People have criticized Turkish Prime Minister Recep Tayyip Erdogan for hosting and helping the Syrian opposition and drawing Turkey into deeper conflict with Syria. The bombing on May 11 were blamed on groups linked to Syrian President Bashar al-Assad.
The incident also contributed to the current protests raging in Turkey since Friday, May 31, representing a growing discontent with Erdogan.
The attack on Reyhanli, located close to the Syrian border, involved two car bombs. It left 52 people dead, with more than 140 injured and marked the biggest incident of violence across the border since the start of Syrian civil war.
Some uneasiness and anger was already directed at the Turkish government’s border policies and toward Syrian refugees who had easily entered Turkey. The Reyhanli attack triggered greater aggression toward refugees.
Syrian Refugees Bear the Brunt
Some protesters reportedly attacked Syrian-plated vehicles and assaulted refugees in Reyhanli.
In the first week following the attack, some refugees who felt unsafe in Turkey fled back to Syria. Turkish Minister of the Interior Muammer Guler said in a parliamentary hearing that so far 700 people have left Reyhanli after the incident. Some are reported to have returned to Syria, and some moved to camps in other Turkish cities.
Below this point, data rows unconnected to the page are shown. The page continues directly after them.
Context: an optimization exercise on an open-source flow, tuned for small area. The choices shown serve that exercise and are no tape-out recipe. No activity file was given, so power comes from the tool's default toggle rates.

Setup of JK:
==> flow/design.v <==
package pf_pkg;
    localparam int unsigned ADDR_W = 32;
    localparam int unsigned PAGE_OFFSET_W = 12;
    localparam int unsigned LINE_OFFSET_W = 6;
    localparam int unsigned TAG_W = ADDR_W - PAGE_OFFSET_W;
    localparam int unsigned COUNT_W = 8;
    localparam int unsigned NBLOCKS_RESET = 8;
    typedef logic signed [PAGE_OFFSET_W:0] stride_t;
    typedef enum logic [1:0] {
        TS_INIT,
        TS_STRIDE,
        TS_HIT1,
        TS_HIT2
    } train_state_e;
endpackage
`timescale 1ns/1ps
module stride_prefetcher #(
    parameter int unsigned TABLE_ENTRIES = 8,
    parameter int unsigned FIFO_DEPTH    = 8,
    parameter int unsigned MAX_CREDITS   = 2
) (
    input  logic                       clk_i,
    input  logic                       rst_ni,
    input  logic                       snoop_valid_i,
    input  logic [pf_pkg::ADDR_W-1:0]  snoop_addr_i,
    input  logic                       cfg_valid_i,
    input  logic [pf_pkg::COUNT_W-1:0] cfg_nblocks_i,
    output logic                       req_valid_o,
    output logic [pf_pkg::ADDR_W-1:0]  req_addr_o,
    input  logic                       credit_i
);
    localparam int unsigned NE    = TABLE_ENTRIES;
    localparam int unsigned IDX_W = (NE > 1) ? $clog2(NE) : 1;
    localparam int unsigned VC_W  = $clog2(NE + 1);
    localparam int unsigned ND    = FIFO_DEPTH;
    localparam int unsigned PTR_W = (ND > 1) ? $clog2(ND) : 1;
    localparam int unsigned CNT_W = $clog2(ND + 1);
    localparam int unsigned CRED_W = $clog2(MAX_CREDITS + 1);
    localparam int unsigned TAG_W = pf_pkg::TAG_W;
    localparam int unsigned OFF_W = pf_pkg::PAGE_OFFSET_W;
    localparam int unsigned BASE_W = pf_pkg::ADDR_W - pf_pkg::LINE_OFFSET_W;
    localparam int unsigned NB_W  = pf_pkg::COUNT_W;
    logic [NB_W-1:0] nblocks_q;
    always_ff @(posedge clk_i or negedge rst_ni) begin
        if (!rst_ni) begin
            nblocks_q <= NB_W'(pf_pkg::NBLOCKS_RESET);
        end else if (cfg_valid_i) begin
            nblocks_q <= cfg_nblocks_i;
        end
    end
    logic [VC_W-1:0]  vcnt_q;
    logic [TAG_W-1:0] tag_q [NE];
    logic [OFF_W-1:0] idx_q [NE];
    logic [OFF_W:0]   str_q [NE];
    logic [1:0]       st_q  [NE];
    logic             mru_q [NE][NE];
    logic [TAG_W-1:0] snoop_tag;
    logic [OFF_W-1:0] snoop_idx;
    logic [NE-1:0]    hit_vec;
    logic [NE-1:0]    lru_vec;
    logic [NE-1:0]    free_vec;
    logic [NE-1:0]    sel_vec;
    logic             hit;
    logic             free_found;
    logic [OFF_W-1:0] h_idx;
    logic [OFF_W:0]   h_str;
    logic [1:0]       h_st;
    logic [OFF_W:0]   new_stride;
    logic             stride_match;
    logic [1:0]       new_state;
    logic             emit;
    logic [pf_pkg::ADDR_W-1:0] target_addr;
    logic [OFF_W+1:0] sum2;
    assign snoop_tag  = snoop_addr_i[pf_pkg::ADDR_W-1:OFF_W];
    assign snoop_idx  = snoop_addr_i[OFF_W-1:0];
    assign free_found = (vcnt_q != VC_W'(NE));
    always_comb begin
        for (int i = 0; i < NE; i++) begin
            hit_vec[i]  = (VC_W'(i) < vcnt_q) && (tag_q[i] == snoop_tag);
            free_vec[i] = (vcnt_q == VC_W'(i));
            lru_vec[i]  = 1'b1;
            for (int j = 0; j < NE; j++) begin
                if (j < i) lru_vec[i] = lru_vec[i] & mru_q[j][i];
                if (j > i) lru_vec[i] = lru_vec[i] & !mru_q[i][j];
            end
        end
    end
    assign hit     = |hit_vec;
    assign sel_vec = hit ? hit_vec : (free_found ? free_vec : lru_vec);
    always_comb begin
        h_idx = '0;
        h_str = '0;
        h_st  = '0;
        for (int i = 0; i < NE; i++) begin
            h_idx = h_idx | (idx_q[i] & {OFF_W{hit_vec[i]}});
            h_str = h_str | (str_q[i] & {(OFF_W+1){hit_vec[i]}});
            h_st  = h_st  | (st_q[i]  & {2{hit_vec[i]}});
        end
    end
    assign new_stride   = {1'b0, snoop_idx} - {1'b0, h_idx};
    assign stride_match = ({1'b0, snoop_idx} == h_str) && (snoop_idx != h_idx);
    assign sum2         = {1'b0, snoop_idx, 1'b0} - {2'b00, h_idx};
    always_comb begin
        if (!hit) begin
            new_state = 2'd0;
        end else if (h_st == 2'd0 || !stride_match) begin
            new_state = 2'd1;
        end else begin
            new_state = h_st + 2'd1;
        end
    end
    assign emit = snoop_valid_i && hit && (h_st == 2'd3) && stride_match;
    always_comb begin
        logic up, down, c_inc, c_dec;
        up    = !sum2[OFF_W+1] && sum2[OFF_W];
        down  = sum2[OFF_W+1];
        c_inc = 1'b1;
        c_dec = 1'b1;
        for (int b = 0; b < TAG_W; b++) begin
            target_addr[OFF_W+b] = snoop_tag[b] ^ ((up && c_inc) || (down && c_dec));
            c_inc = c_inc && snoop_tag[b];
            c_dec = c_dec && !snoop_tag[b];
        end
        target_addr[OFF_W-1:0] = sum2[OFF_W-1:0];
    end
    always_ff @(posedge clk_i or negedge rst_ni) begin
        if (!rst_ni) begin
            vcnt_q <= '0;
        end else if (snoop_valid_i && !hit && free_found) begin
            vcnt_q <= vcnt_q + 1'b1;
        end
    end
    always_ff @(posedge clk_i) begin
        for (int i = 0; i < NE; i++) begin
            if (snoop_valid_i && !hit && sel_vec[i]) begin
                tag_q[i] <= snoop_tag;
            end
            if (snoop_valid_i && sel_vec[i]) begin
                idx_q[i] <= snoop_idx;
                str_q[i] <= sum2[OFF_W:0];
                st_q[i]  <= new_state;
            end
            for (int j = i + 1; j < NE; j++) begin
                if (snoop_valid_i && (sel_vec[i] || sel_vec[j])) begin
                    mru_q[i][j] <= sel_vec[i];
                end
            end
        end
    end
    logic [BASE_W-1:0] fb_q [ND];
    logic [OFF_W:0]    fs_q [ND];
    logic [NB_W-1:0]   fn_q [ND];
    logic [PTR_W-1:0]  wptr_q;
    logic [ND-1:0]     rptr_q;      
    logic [ND-1:0]     rptr_next;
    logic [CNT_W-1:0]  cnt_q;
    logic              pend_q;
    logic              full;
    logic              pop;
    logic              rd_adv;
    assign full      = (cnt_q == CNT_W'(ND));
    assign rd_adv    = pop || (pend_q && full);
    assign rptr_next = rd_adv ? {rptr_q[ND-2:0], rptr_q[ND-1]} : rptr_q;
    always_ff @(posedge clk_i or negedge rst_ni) begin
        if (!rst_ni) begin
            wptr_q <= '0;
            rptr_q <= ND'(1);
            cnt_q  <= '0;
            pend_q <= 1'b0;
        end else begin
            pend_q <= emit;
            if (emit) begin
                wptr_q <= wptr_q + 1'b1;
            end
            rptr_q <= rptr_next;
            if (pend_q && !rd_adv) begin
                cnt_q <= cnt_q + 1'b1;
            end else if (rd_adv && !pend_q) begin
                cnt_q <= cnt_q - 1'b1;
            end
        end
    end
    always_ff @(posedge clk_i) begin
        for (int i = 0; i < ND; i++) begin
            if (emit && (wptr_q == PTR_W'(i))) begin
                fb_q[i] <= target_addr[pf_pkg::ADDR_W-1:pf_pkg::LINE_OFFSET_W];
                fs_q[i] <= new_stride;
                fn_q[i] <= nblocks_q;
            end
        end
    end
    logic              busy_q;
    logic              oop_q;
    logic [pf_pkg::ADDR_W-1:0] addr_q;
    logic [OFF_W:0]    stride_q;
    logic [NB_W-1:0]   remain_q;
    logic [CRED_W-1:0] credits_q;
    logic              busy_next;
    logic              last_req;
    logic [OFF_W+1:0]  step;
    assign pop         = !busy_q && (cnt_q != '0);
    assign req_valid_o = busy_q && !oop_q && (credits_q != '0);
    assign req_addr_o  = {addr_q[pf_pkg::ADDR_W-1:pf_pkg::LINE_OFFSET_W], {pf_pkg::LINE_OFFSET_W{1'b0}}};
    assign last_req    = req_valid_o && (remain_q == NB_W'(1));
    assign busy_next   = pop ? (remain_q != '0) : (busy_q && !oop_q && !last_req);
    assign step = {2'b00, addr_q[OFF_W-1:0]} + {stride_q[OFF_W], stride_q};
    always_ff @(posedge clk_i or negedge rst_ni) begin
        if (!rst_ni) begin
            busy_q    <= 1'b0;
            credits_q <= CRED_W'(MAX_CREDITS);
        end else begin
            busy_q    <= busy_next;
            credits_q <= credits_q - CRED_W'(req_valid_o) + CRED_W'(credit_i);
        end
    end
    logic [BASE_W-1:0] head_b;
    logic [OFF_W:0]    head_s;
    logic [NB_W-1:0]   head_n;
    always_comb begin
        head_b = '0;
        head_s = '0;
        head_n = '0;
        for (int i = 0; i < ND; i++) begin
            head_b = head_b | (fb_q[i] & {BASE_W{rptr_next[i]}});
            head_s = head_s | (fs_q[i] & {(OFF_W+1){rptr_next[i]}});
            head_n = head_n | (fn_q[i] & {NB_W{rptr_next[i]}});
        end
    end
    always_ff @(posedge clk_i) begin
        if (!busy_next) begin
            addr_q   <= {head_b, {pf_pkg::LINE_OFFSET_W{1'b0}}};
            stride_q <= head_s;
            remain_q <= head_n;
            oop_q    <= 1'b0;
        end else if (req_valid_o) begin
            addr_q[OFF_W-1:0] <= step[OFF_W-1:0];
            remain_q          <= remain_q - 1'b1;
            oop_q             <= |step[OFF_W+1:OFF_W];
        end
    end
endmodule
During his speech Guler said that the Syrian rebels and refugees had no links with the bombing incident.
The number of refugees leaving Turkey has decreased with rising security, however nongovernmental organizations said there are still issues to be resolved.
“The war inside Syria continues, but we are not safe here either. Also the locals do not want us; we are being threatened,” Mahmud Abdul, a Syrian refugee, told the Hurriyet Daily News.
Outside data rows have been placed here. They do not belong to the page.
Source: an optimization exercise on an open RTL-to-GDS flow (aim: a short achievable clock period and few clock cycles per item). Production flows keep margins and buffers that such runs may drop.
The RTL was checked by simulation tests, not by an equivalence proof against the original design.

==> flow/design.v (outline; a module is shown in full before it is edited, if it fits) <==
// module pulsing_led_level_controller_unit: 1196 lines
module pulsing_led_level_controller_unit (
  input  logic        clk_i,
  input  logic        rst_ni,
  input  logic        in_valid,
  output logic        in_ready,
  input  logic [1:0]  in_command,
  input  logic [31:0] in_now_ms,
  input  logic [31:0] in_last_point_ms,
  input  logic [7:0]  in_red,
  input  logic [7:0]  in_green,
  input  logic [7:0]  in_blue,
  output logic        out_valid,
  input  logic        out_ready,
  output logic [17:0] out_level,
  output logic        out_pulsing,
  output logic [7:0]  out_red,
  output logic [7:0]  out_green,
  output logic [7:0]  out_blue,
  input  logic        psel,
  input  logic        penable,
  input  logic        pwrite,
  input  logic [3:0]  paddr,
  input  logic [31:0] pwdata,
  output logic [31:0] prdata,
  output logic        pready
);
  // ...
==> flow/run.sh <==
#!/bin/bash
# synth_recipe.tcl (not shown) runs the flow's synth.tcl, then flattens the netlist and writes it again
# the make line also repeats each setting of config.mk as NAME=value (left out here)
make -C /OpenROAD-flow-scripts/flow DESIGN_CONFIG=/design/flow/config.mk WORK_HOME=/design/flow/orfs CLKGATE_MAP_FILE= SYNTH_SCRIPT=/design/flow/synth_recipe.tcl finish
==> flow/config.mk <==
export PLATFORM = sky130hd
export DESIGN_NAME = pulsing_led_level_controller_unit
export DESIGN_NICKNAME = pulsing_led_level_controller_unit
export VERILOG_FILES = /design/flow/design.v
export SDC_FILE = /design/flow/constraint.sdc
export NUM_CORES = 4
export LEC_CHECK = 0
export CAP_MARGIN = 20
export CORE_MARGIN = 2
export CORE_UTILIZATION = 40
export SETUP_SLACK_MARGIN = 5
export SLEW_MARGIN = 20
==> flow/constraint.sdc <==
create_clock -name core_clock -period 11.0 [get_ports {clk_i}]
set_input_delay 2.2000 -clock core_clock [delete_from_list [all_inputs] [get_ports {clk_i}]]
set_output_delay 2.2000 -clock core_clock [all_outputs]
set_load 0.01 [all_outputs]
While some Syrians were afraid to leave their homes, some Reyhanli locals helped them by bringing them supplies. Turkish riot police were sent to Reyhanli from other provinces and kept guard in front of refugee buildings to protect them from angry mobs.
According to the latest records of the Ministry Disaster and Emergency Management Office (AFAD), 193,767 Syrians live along the 560-mile border in 18 refugee camps. An equal number of Syrians are estimated to be living outside these camps.
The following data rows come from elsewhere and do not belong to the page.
From an optimization exercise on the open Yosys and OpenROAD flow, aimed at small area and a short achievable clock period; shortcuts taken in it are not production practice.
Where RTL was checked, it was by simulation tests only, not by an equivalence proof against the original.
Power figures rest on the tool's default switching activity, not on a simulated workload.

==> flow/design.v (excerpt) <==
module memoryManagementUnit (
	input wire logic clock,
	input wire logic reset,
	input wire logic [mmuPkg::addressWidth-1:0] virtualAddress,
	input wire logic affectRandomIndexCounter,
	output logic tlbMiss,
	output logic [mmuPkg::addressWidth-1:0] physicalAddress,
	output logic physicalAddressWriteAllowed,
	output logic physicalAddressValid,
	input wire logic randomizeEntryIndex,
	input wire logic writeEntryEnable,
	input wire logic [2:0] specialRegisterReadIndex,
	output logic [mmuPkg::addressWidth-1:0] specialRegisterReadValue,
	input wire logic [mmuPkg::addressWidth-1:0] specialRegisterExplicitWriteValue,
	input wire logic tlbIndexWriteEnable,
	input wire logic tlbIndexDataSource,
	input wire logic tlbEntryHighWriteEnable,
	input wire logic [1:0] tlbEntryHighDataSource,
	input wire logic tlbEntryLowWriteEnable,
	input wire logic [1:0] tlbEntryLowDataSource,
	input wire logic tlbBadAddressWriteEnable,
	input wire logic tlbBadAddressDataSource
);
export LEC_CHECK = 0
export ABC_CLOCK_PERIOD_IN_PS = 3500
export CAP_MARGIN = 20
export CORE_MARGIN = 2
export CORE_UTILIZATION = 45
export PLACE_DENSITY = 0.6
export SETUP_SLACK_MARGIN = 2.5
export SLEW_MARGIN = 20
create_clock -name core_clock -period 6.5 [get_ports {clock}]
run.sh (not shown) runs the stock make flow with config.mk's settings and CLKGATE_MAP_FILE= SYNTH_SCRIPT=/design/flow/synth_recipe.tcl, a recipe that flattens the netlist after the stock synthesis.
The baseline finished with timing, DRC and antenna clean.
Edit:
Settings changed: ABC_CLOCK_PERIOD_IN_PS 3500 to 3000, SETUP_SLACK_MARGIN 2.5 to 3.2.
First-iteration DRC count rises by 9.3%.
Hold slack stays flat.
Wire length goes up by 4.0%.
Synthesized cell count is unchanged.
Area after synthesis stays the same.
Sequential share of layout area is lower by 4.7 points.
Setup slack improved by 300 ps.
Register-to-register slack gains 180 ps.
Cell count went up by 3.8%.
No functional check of the RTL was part of any run of this note.

========
## build 54
memoryManagementUnit, a different RTL version from the one above (not shown whole).
For scale: roughly 1500 flip-flops, about 150 I/O pins, ~68000 um^2 of cells after synthesis.
export LEC_CHECK = 0
export CAP_MARGIN = 20
export CORE_MARGIN = 2
export CORE_UTILIZATION = 58
export PLACE_DENSITY = 0.7
export SETUP_SLACK_MARGIN = 3.0
export SLEW_MARGIN = 20
export TNS_END_PERCENT = 0
create_clock -name core_clock -period 6.5 [get_ports {clock}]
standard.sh (not shown) runs the stock make flow with config.mk's settings and CLKGATE_MAP_FILE= SYNTH_SCRIPT=/design/flow/synth_recipe.tcl, a recipe that flattens the netlist after the stock synthesis.
==> flow/flow/run.sh <==
#!/bin/bash
# Standard ORFS layout with two changes: the resizer may swap a cell for any footprint,
# and the port buffers start as plain buffers instead of delay cells.
set -o pipefail
bash standard.sh MATCH_CELL_FOOTPRINT=0 "BUFFER_PORTS_ARGS=-buffer_cell sky130_fd_sc_hd__buf_2" finish > standard_flow.log 2>&1
> inputs changed (build 54 -> build 6)
# build 54
export LEC_CHECK = 0
export CAP_MARGIN = 20
export CORE_MARGIN = 2
export CORE_UTILIZATION = 58
export PLACE_DENSITY = 0.7
export SETUP_SLACK_MARGIN = 3.0
export SLEW_MARGIN = 20
export TNS_END_PERCENT = 0
create_clock -name core_clock -period 6.5 [get_ports {clock}]
# build 6
export LEC_CHECK = 0
export CAP_MARGIN = 20
export CORE_MARGIN = 2
export CORE_UTILIZATION = 45
export PLACE_DENSITY = 0.6
export SETUP_SLACK_MARGIN = 3.0
export SLEW_MARGIN = 20
create_clock -name core_clock -period 6.5 [get_ports {clock}]
- Per the final summary, build 6 finished and its layout is clean on timing, DRC and antenna.
- Note that the area occupied by multi-input gates recorded for build 54 amounts to 0.901 times the value seen in build 6.
- Taking build 54 as the reference point, the power per cell area of build 6 falls by 5.8%.
- Build 6 against build 54: final total power moved up, count of multi-input gates moved up, met2 track demand over resource in global routing moved down.
Setup changes, build 6 to build 83
# build 6
export LEC_CHECK = 0
export CAP_MARGIN = 20
export CORE_MARGIN = 2
export CORE_UTILIZATION = 45
export PLACE_DENSITY = 0.6
export SETUP_SLACK_MARGIN = 3.0
export SLEW_MARGIN = 20
create_clock -name core_clock -period 6.5 [get_ports {clock}]
# build 83
export LEC_CHECK = 0
export CAP_MARGIN = 20
export CORE_MARGIN = 2
export CORE_UTILIZATION = 52
export PLACE_DENSITY = 0.65
export SETUP_SLACK_MARGIN = 3.0
export SLEW_MARGIN = 20
export TNS_END_PERCENT = 0
create_clock -name core_clock -period 6.5 [get_ports {clock}]
## What came out
Build 83: all stages complete, timing, DRC and antenna checks passed. On core utilization: between build 6 and build 83, it ends up lower for build 6. Delta (build 83 minus build 6): total wirelength of the detailed-routed design went down; global-route usage went up; total inserted antenna cells went up. Between build 83 and build 6, it is build 83 whose proportion of power drawn by flip-flops and latches is higher, by 0.7 points. Relative to build 6, build 83 improves wire length of the first global-routing pass.

-- what the ideal ports hide --
The flow's constraints put no driver on any port. The routed layouts listed below were extracted and timed again, unchanged, in two steps.
Step 1, drivers: a clkbuf_16 drives clock and a buf_2 each remaining input, both assumed.
Step 2 adds t to the input delays and takes it off the output delays; t is the mean of the earliest and latest rising clock arrival at the registers after step 1. Input paths then give back, and output paths get back, about the clock's delay inside the block.
a / b / c = ideal ports / drivers / drivers and shift; a / b = the first two.
run | shift t [ns] | setup slack, ns | hold WS [ns] | latest minus earliest clock arrival (ns) | pins driven straight from the clock port
the first run of note 1 | 0.898 | 2.344 / 2.396 / 1.498 | 0.487 / 0.487 / 0.487 | 0.067 / 0.066 | 1
the second run of note 1 | 0.906 | 2.639 / 2.475 / 1.569 | 0.486 / 0.486 / 0.486 | 0.055 / 0.056 | 1
build 54 | 0.869 | 2.469 / 2.392 / 1.523 | 0.469 / 0.469 / 0.469 | 0.038 / 0.039 | 1
build 6 | 0.903 | 2.443 / 2.316 / 1.413 | 0.482 / 0.482 / 0.482 | 0.041 / 0.041 | 1
build 83 | 0.909 | 2.358 / 2.276 / 1.367 | 0.468 / 0.468 / 0.468 | 0.044 / 0.044 | 1
After both steps every run listed still meets setup and hold. For the second run of note 1, which loses most, drivers alone change the setup slack by -0.164 ns; drivers and shift together by -1.070 ns.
According to the Integrated Regional Information Networks (IRIN), a humanitarian news and analysis service of the United Nations, Turkey’s camps are among the best the world has ever seen.
“The country has shown great generosity, spending at least $700 million of its own money—up to $1 billion, according to some estimates—to accommodate the refugees,” said an article published by IRIN.
After the incident, a Turkish nongovernmental organization, Mazlumder (Organization of Human Rights and Solidarity for Oppressed People), mostly known for its work on discrimination based on religious grounds, reported: “After the explosion that took place on May 11, 2013, a provocative and aggressive group was formed. They were beating Syrian refugees and had attempts to lynch them.
“Some have attacked Syrian-plated vehicles. They tried to burn the houses inhabited by Syrians. These people [who] blame Syrians for the bombing incidents are said to be members of ultra nationalist parties.”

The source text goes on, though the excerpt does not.